Issue Date: April 7, 2022

Shirley Prudhomme

Holy Week is Almost Here...

It's definitely time to get out the Easter decorations. Lent is almost over, and Holy Week begins with Palm Sunday just a few days from now.

With all the miserable snow and cold we've been having, it's hard to believe it is really Spring, but the calendar says it is.

That said, so far this year we've only had a few days - maybe only a few hours - of weather that give us hope the Springtime we love is really getting near. Maybe tomorrow?

The first robins of the season were spotted in Marinette over a month ago, and those particular robins, in that particular tree, haven't been seen since. Hope they made it.

However, it is definitely Spring. On Saturday, April 2, the oldest the grandson got our family's first tick bite of the season. It was one of those miserable little Deer ticks that spread Lyme disease, are small as a grain of pepper and almost invisible until they bite in and leave their ugly mark.

He was bitten while he and his brother were stalking wild mushrooms in the woods around my home. They found - and picked - some of the black Wood Ear variety that they tell me are used in making Chinese Hot and Sour Soup. The Chef had plans to make something great from them, and he always comes through.

PALM SUNDAY PROPHECY

Some 500 years before Christ walked this Earth, the Old Testament prophet Zechariah wrote : "Rejoice greatly, Daughter Zion! Shout, Daughter Jerusalem!

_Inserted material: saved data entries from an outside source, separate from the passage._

==> flow/design.v (excerpt) <==
module CORDIC_Top (
    input clk,
    input [31:0] target,
	 output [31:0] cos_x
);
Size in the first run: about 570 flip-flops, roughly 65 I/O pins, about 0.061 mm^2 of cells after synthesis.
clock: 7.7 ns
lec_check: 0
cap_margin: 20
cell_pad_in_sites_global_placement: 0
core_margin: 2
core_utilization: 72
cts_cluster_diameter: 378
cts_cluster_size: 40
gpl_routability_driven: 1
max_routing_layer: met4
place_density: 0.35
setup_slack_margin: 0.53
slew_margin: 20
tns_end_percent: 5
run.sh (not shown) runs the stock make flow with config.mk's settings and CLKGATE_MAP_FILE=.
The baseline ended with an error in global routing (5_1_grt) with ODB-0269.
// ipod_player
module ipod_player(
    input  logic        clk,
    input  logic        reset,
    input  logic [7:0]  kbd_ascii,
    input  logic        speed_up,
    input  logic        speed_down,
    input  logic        speed_reset,
    input  logic        direction,
    input  logic [31:0] flash_readdata,
    input  logic        flash_readdatavalid,
    output logic        flash_read,
    output logic [3:0]  flash_byteenable,
    output logic [22:0] flash_address,
    output logic [15:0] audio_data,
    output logic        sample_clk
);
Size: ~11000 cells after synthesis, roughly 92 I/O pins, roughly 0.072 mm2 of cells after synthesis.
make LEC_CHECK=0 CAP_MARGIN=20 CORE_MARGIN=2 CORE_UTILIZATION=60 CTS_CLUSTER_DIAMETER=391 CTS_CLUSTER_SIZE=98 GPL_TIMING_DRIVEN=0 PLACE_DENSITY=0.61 SETUP_SLACK_MARGIN=1.44 SLEW_MARGIN=20 finish   # period 100.0 ns
run.sh (not shown) runs the stock make flow with config.mk's settings and CLKGATE_MAP_FILE=.
==> next run, changes <==
Settings changed: CAP_MARGIN 20 to 15, CORE_UTILIZATION 60 to 40, CTS_CLUSTER_DIAMETER 391 to default, CTS_CLUSTER_SIZE 98 to default, HOLD_SLACK_MARGIN from default to 0.21, PLACE_DENSITY 0.61 to default, PLACE_DENSITY_LB_ADDON from default to 0.09, SETUP_SLACK_MARGIN 1.44 to 5.0, TNS_END_PERCENT from default to 15.
Final cell count is higher by 6.7%.
Die size is higher by 49%.
Clock-buffer cell count rises by 1.
==> next run, changes <==
Settings changed: CAP_MARGIN 15 to 5, CORE_ASPECT_RATIO from default to 0.5, CORE_MARGIN 2 to 9, CORE_UTILIZATION 40 to 51, CTS_CLUSTER_DIAMETER from default to 48, CTS_CLUSTER_SIZE from default to 18, GPL_TIMING_DRIVEN 0 to default, HOLD_SLACK_MARGIN 0.21 to default, PLACE_DENSITY_LB_ADDON 0.09 to 0.01, SETUP_SLACK_MARGIN 5.0 to -2.0, TNS_END_PERCENT 15 to 5.
Sequential share of layout area came out higher by 0.28 points. Synthesized cell count is unchanged. Maximum frequency came out lower by 4.6%. Area after synthesis is unchanged. Clock-buffer cell count came out lower by 1. Cell count came out lower by 6.1%. Via count came out lower by 5.5%. Worst setup slack got worse by 4.4 ns. Cell area came out lower by 5.0%. Core utilization came out higher by 10 points.
==> next run, changes <==
Settings changed: CAP_MARGIN 5 to 20, CORE_ASPECT_RATIO 0.5 to default, CORE_MARGIN 9 to 2, CORE_UTILIZATION 51 to 40, CTS_CLUSTER_DIAMETER 48 to 391, CTS_CLUSTER_SIZE 18 to 15, PLACE_DENSITY from default to 0.61, PLACE_DENSITY_LB_ADDON 0.01 to default, SETUP_SLACK_MARGIN -2.0 to 1.44, TNS_END_PERCENT 5 to default.
Outcome:
- cell count went up by a few percent
- fmax went up by a few percent
- clock skew went down by 0.022 ns
- via count went up slightly
- wire length went up by a few percent
- global-route usage went down by 3.5 points
- setup slack improved by 2.4 ns
- synthesized area is unchanged


ipod_player again, from the RTL that the note above started with.
make LEC_CHECK=0 ABC_AREA=1 CAP_MARGIN=20 CORE_MARGIN=2 CORE_UTILIZATION=62 CTS_CLUSTER_SIZE=99 PLACE_DENSITY=0.41 SETUP_SLACK_MARGIN=5 SLEW_MARGIN=20 finish   # period 63.2 ns
The baseline died in global routing, error DPL-0038.
Edit:
--- a/flow/config.mk
+++ b/flow/config.mk
@@ -9,6 +9,5 @@
 export CAP_MARGIN = 20
 export CORE_MARGIN = 2
-export CORE_UTILIZATION = 62
-export CTS_CLUSTER_SIZE = 99
+export CORE_UTILIZATION = 72
 export PLACE_DENSITY = 0.41
 export SETUP_SLACK_MARGIN = 5
==> flow/constraint.sdc (replaced) <==
create_clock -name core_clock -period 104.0 [get_ports {clk}]
set_input_delay 20.8000 -clock core_clock [delete_from_list [all_inputs] [get_ports {clk}]]
set_output_delay 20.8000 -clock core_clock [all_outputs]
set_load 0.01 [all_outputs]
Effect: Now the flow finished clean; die area came out lower by 14%; synthesized cell count does not change; synthesized area stays the same.
Edit:
--- a/flow/config.mk
+++ b/flow/config.mk
@@ -6,9 +6,7 @@
 export NUM_CORES = 4
 export LEC_CHECK = 0
-export ABC_AREA = 1
 export CAP_MARGIN = 20
 export CORE_MARGIN = 2
-export CORE_UTILIZATION = 72
-export PLACE_DENSITY = 0.41
+export CORE_UTILIZATION = 30
 export SETUP_SLACK_MARGIN = 5
 export SLEW_MARGIN = 20
Effect: Setup slack gets worse by 3.3 ns; cell count grows by 8.6%; via count grows by 3.8%; sequential share of layout area shrinks by 0.56 points; hold slack gets better by 0.036 ns.
Edit:
--- a/flow/config.mk
+++ b/flow/config.mk
@@ -6,7 +6,7 @@
 export NUM_CORES = 4
 export LEC_CHECK = 0
+export ABC_AREA = 1
 export CAP_MARGIN = 20
 export CORE_MARGIN = 2
-export CORE_UTILIZATION = 30
-export SETUP_SLACK_MARGIN = 5
+export CORE_UTILIZATION = 72
 export SLEW_MARGIN = 20
==> flow/constraint.sdc (replaced) <==
create_clock -name core_clock -period 63.0 [get_ports {clk}]
set_input_delay 12.6000 -clock core_clock [delete_from_list [all_inputs] [get_ports {clk}]]
set_output_delay 12.6000 -clock core_clock [all_outputs]
set_load 0.01 [all_outputs]
=> With this change the flow stopped in detailed placement; die area decreases by 60%; synthesized cell count rose by about 8%; synthesized area shrinks by about 5%.
Edit:
--- a/flow/config.mk
+++ b/flow/config.mk
@@ -6,7 +6,6 @@
 export NUM_CORES = 4
 export LEC_CHECK = 0
-export ABC_AREA = 1
 export CAP_MARGIN = 20
 export CORE_MARGIN = 2
-export CORE_UTILIZATION = 72
+export CORE_UTILIZATION = 57
 export SLEW_MARGIN = 20
==> flow/constraint.sdc (replaced) <==
create_clock -name core_clock -period 67.2 [get_ports {clk}]
set_input_delay 13.4400 -clock core_clock [delete_from_list [all_inputs] [get_ports {clk}]]
set_output_delay 13.4400 -clock core_clock [all_outputs]
set_load 0.01 [all_outputs]
What happened:
- This time the run never finished: it broke off in global routing (GRT-0232)
- die size climbs by 33%
- synthesized area went up by 5.5%
- synthesized cell count drops by 7.2%


red:
Starting RTL as in the previous note.
Settings: LEC_CHECK=0, ABC_AREA=0, CAP_MARGIN=5, CELL_PAD_IN_SITES_GLOBAL_PLACEMENT=2, CORE_ASPECT_RATIO=1.01, CORE_MARGIN=9, CORE_UTILIZATION=17, CTS_CLUSTER_DIAMETER=302, CTS_CLUSTER_SIZE=24, GPL_ROUTABILITY_DRIVEN=0, GPL_TIMING_DRIVEN=0, HOLD_SLACK_MARGIN=0.06, MAX_ROUTING_LAYER=met5, PLACE_DENSITY_LB_ADDON=0.08, SETUP_SLACK_MARGIN=-2.0, SLEW_MARGIN=20, TNS_END_PERCENT=45; clock period 153.0 ns.
Input changes introduced in blue (baseline for comparison: red):
- CORE_MARGIN changed from 9 to 2
- GPL_TIMING_DRIVEN removed (was 0)
- ABC_AREA removed (was 0)
- CELL_PAD_IN_SITES_GLOBAL_PLACEMENT removed (was 2)
- HOLD_SLACK_MARGIN removed (was 0.06)
- SETUP_SLACK_MARGIN changed from -2.0 to 5
- CTS_CLUSTER_SIZE removed (was 24)
- CORE_ASPECT_RATIO removed (was 1.01)
- TNS_END_PERCENT removed (was 45)
- CORE_UTILIZATION changed from 17 to 38
- CAP_MARGIN changed from 5 to 20
- MAX_ROUTING_LAYER removed (was met5)
- GPL_ROUTABILITY_DRIVEN removed (was 0)
- CTS_CLUSTER_DIAMETER removed (was 302)
- PLACE_DENSITY_LB_ADDON removed (was 0.08)
- the clock period (ns, I/O delays scaled along) changed from 153.0 to 93.1
Results
Taking red as the reference, in blue clock slew seen by the registers of the worst setup and hold paths went down 30 ps, count of input and output buffers went up 1, signed area change from the synthesized netlist to the final layout went up 2.6 points, via count of the first global-routing pass went down 0.82%.
div1.reset as the last element of the critical path was reported by blue, and div1.newclock by red.
Final period demand of the worst path for blue: 44910 ps down relative to red
red reports its startpoint of the most critical setup path as speedcontrol.addvalue[0] while blue reports speedcontrol.addvalue[5].
Utilization: blue > red
Changes in green relative to blue:
- PLACE_DENSITY_LB_ADDON newly set to 0.07
- SETUP_SLACK_MARGIN removed (was 5)
- CORE_UTILIZATION changed from 38 to 72
- ABC_AREA newly set to 1
- CTS_CLUSTER_DIAMETER newly set to 225
- the clock period (ns, I/O delays scaled along) changed from 93.1 to 81.9
==> results <==
Comparing green and blue, the one run not ending clean was green.
What the final checks of green revealed, after a flow that finished every stage, was a layout that fails on max-capacitance violations, max-slew violations.
Buffer share of cell area (higher): blue
Going from blue to green, post-synthesis share of cell area spent on xor and xnor gates went up 0.37 points, met3 capacity usage during global routing went up 3.3 points, number of gates resized after cts went up 32, final weighted congestion of routability-driven global placement went up about 5%.
Looking at final worst setup slack, green sits 4890 ps below blue.
blue has a higher die height than green.
green: hold slack 11 ps below blue
--- input diff green..orange ---
- changing CORE_UTILIZATION from 72 to 51
- changing PLACE_DENSITY_LB_ADDON from 0.07 to 0.01
- removing CTS_CLUSTER_DIAMETER (formerly 225)
- removing ABC_AREA (formerly 1)
- changing CORE_MARGIN from 2 to 9
- setting SETUP_SLACK_MARGIN to -2.0 for the first time
- changing the clock period (ns, I/O delays scaled along) from 81.9 to 100.0
[summary]
Every stage of green finished as expected; the final checks, on the other hand, flagged max-capacitance violations, max-slew violations, which means the layout fails.
Every stage of the flow completed for orange, and the final layout passed the timing, design-rule and antenna checks.
Between orange and green, the final worst setup slack is higher for green.
What green reported for wire length has to be multiplied by 1.2 to get the figure for orange.
Looking at overall track demand over capacity in global routing, orange sits 8.9 points below green.
The final clock period utilization by the worst path of orange exceeds that of green by 1.8 points.
Compared with green, in orange number of placement rows went up 25; post-synthesis to final-layout area growth has decreased; number of pins exceeding their max-slew limit in the final report -4.
Summary: with green as the reference, via count in orange moved up slightly.


The RTL this note starts from:
==> flow/design.v <==
module fsm(
input logic CLK_50M,
output logic [15:0] audiodata,
input logic [31:0] flash_mem_readdata,
input logic flash_mem_readdatavalid,
input logic reset,
input logic direction,
output logic [6:0] state,
input logic newclock1,
output flash_mem_read,
input logic idle,
output logic [15:0] out,
output [3:0] flash_mem_byteenable
);
parameter [6:0] start = 7'b000_0000;
parameter [6:0] read = 7'b010_0000;
parameter [6:0] waitread = 7'b110_1111;
parameter [6:0] play1 = 7'b101_1111;
parameter [6:0] play2 = 7'b111_1111;
always_ff @ (posedge CLK_50M, posedge reset)
	begin
	if (reset) begin
		state<=start;
		audiodata<=16'b0;
		end
	else 
		begin
		case(state)
		start: if(idle)begin
			state<=read;
			end
			else
			state<=start;
		read:begin
			state<=waitread;
			end
		waitread:begin
			if ( flash_mem_readdatavalid==1'b1) state<= play1;
			end	
		play1:
			begin 
			if (direction)
				begin
				if(newclock1) 
					begin
					state<=start;
					audiodata<= flash_mem_readdata [31:16];
					end
				else 
				audiodata<= flash_mem_readdata [31:16];
				end
			else
				begin 
				if(newclock1) 
					begin
					audiodata<= flash_mem_readdata [15:0];
					state<=play2;
					end
				else
				audiodata<= flash_mem_readdata [15:0];
				end
			end
		play2:
			begin 
			if (direction)
				begin
				if(newclock1) 
					begin
					state<=start;
					audiodata<= flash_mem_readdata [15:0];
					end
				else 
				audiodata<= flash_mem_readdata [15:0];
				end
			else
				begin
				if(newclock1) 
					begin
					state<=start;
					audiodata<= flash_mem_readdata [31:16];
					end
				else 
				audiodata<= flash_mem_readdata [31:16];
				end
			end
		default: state<=start;
		endcase
end 
		end 
assign flash_mem_read=~state[4];
assign flash_mem_byteenable={~state[3],~state[2],~state[1],~state[0]};
assign out =flash_mem_readdata[15:0];
endmodule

See, your king comes to you, righteous and victorious, lowly and riding on a donkey, on a colt, the foal of a donkey."

Approximately 500 years later, on what we now observe as Palm Sunday, a week before He was crucified for our sins, Jesus did come into Jerusalem as a king, riding on a donkey, and was greeted with joy and praise by the crowds that lined the streets, waving palm branches in His honor, exactly as described by Zechariah.

The Apostle John wrote: "The next day the great crowd that had come for the festival heard that Jesus was on his way to Jerusalem.

"They took palm branches and went out to meet him, shouting, "Hosanna!' "Blessed is he who comes in the name of the Lord!' "Blessed is the king of Israel!'

"Jesus found a young donkey and sat on it, as it is written: "Do not be afraid, Daughter Zion; see, your king is coming, seated on a donkey's colt.'

"At first his disciples did not understand all this. Only after Jesus was glorified did they realize that these things had been written about him and that these things had been done to Him.

"Now the crowd that was with Him when He called Lazarus from the tomb and raised him from the dead continued to spread the word.

"Many people, because they had heard that He had performed this sign, went out to meet him.

"So the Pharisees said to one another, "See, this is getting us nowhere. Look how the whole world has gone after him!'"

That realization was probably what led the jealous Pharisees to whip the crowed into a frenzy, and go to Pontius Pilate with their demands that Jesus be crucified. The result was Christ's death on the cross and then His glorious resurrection.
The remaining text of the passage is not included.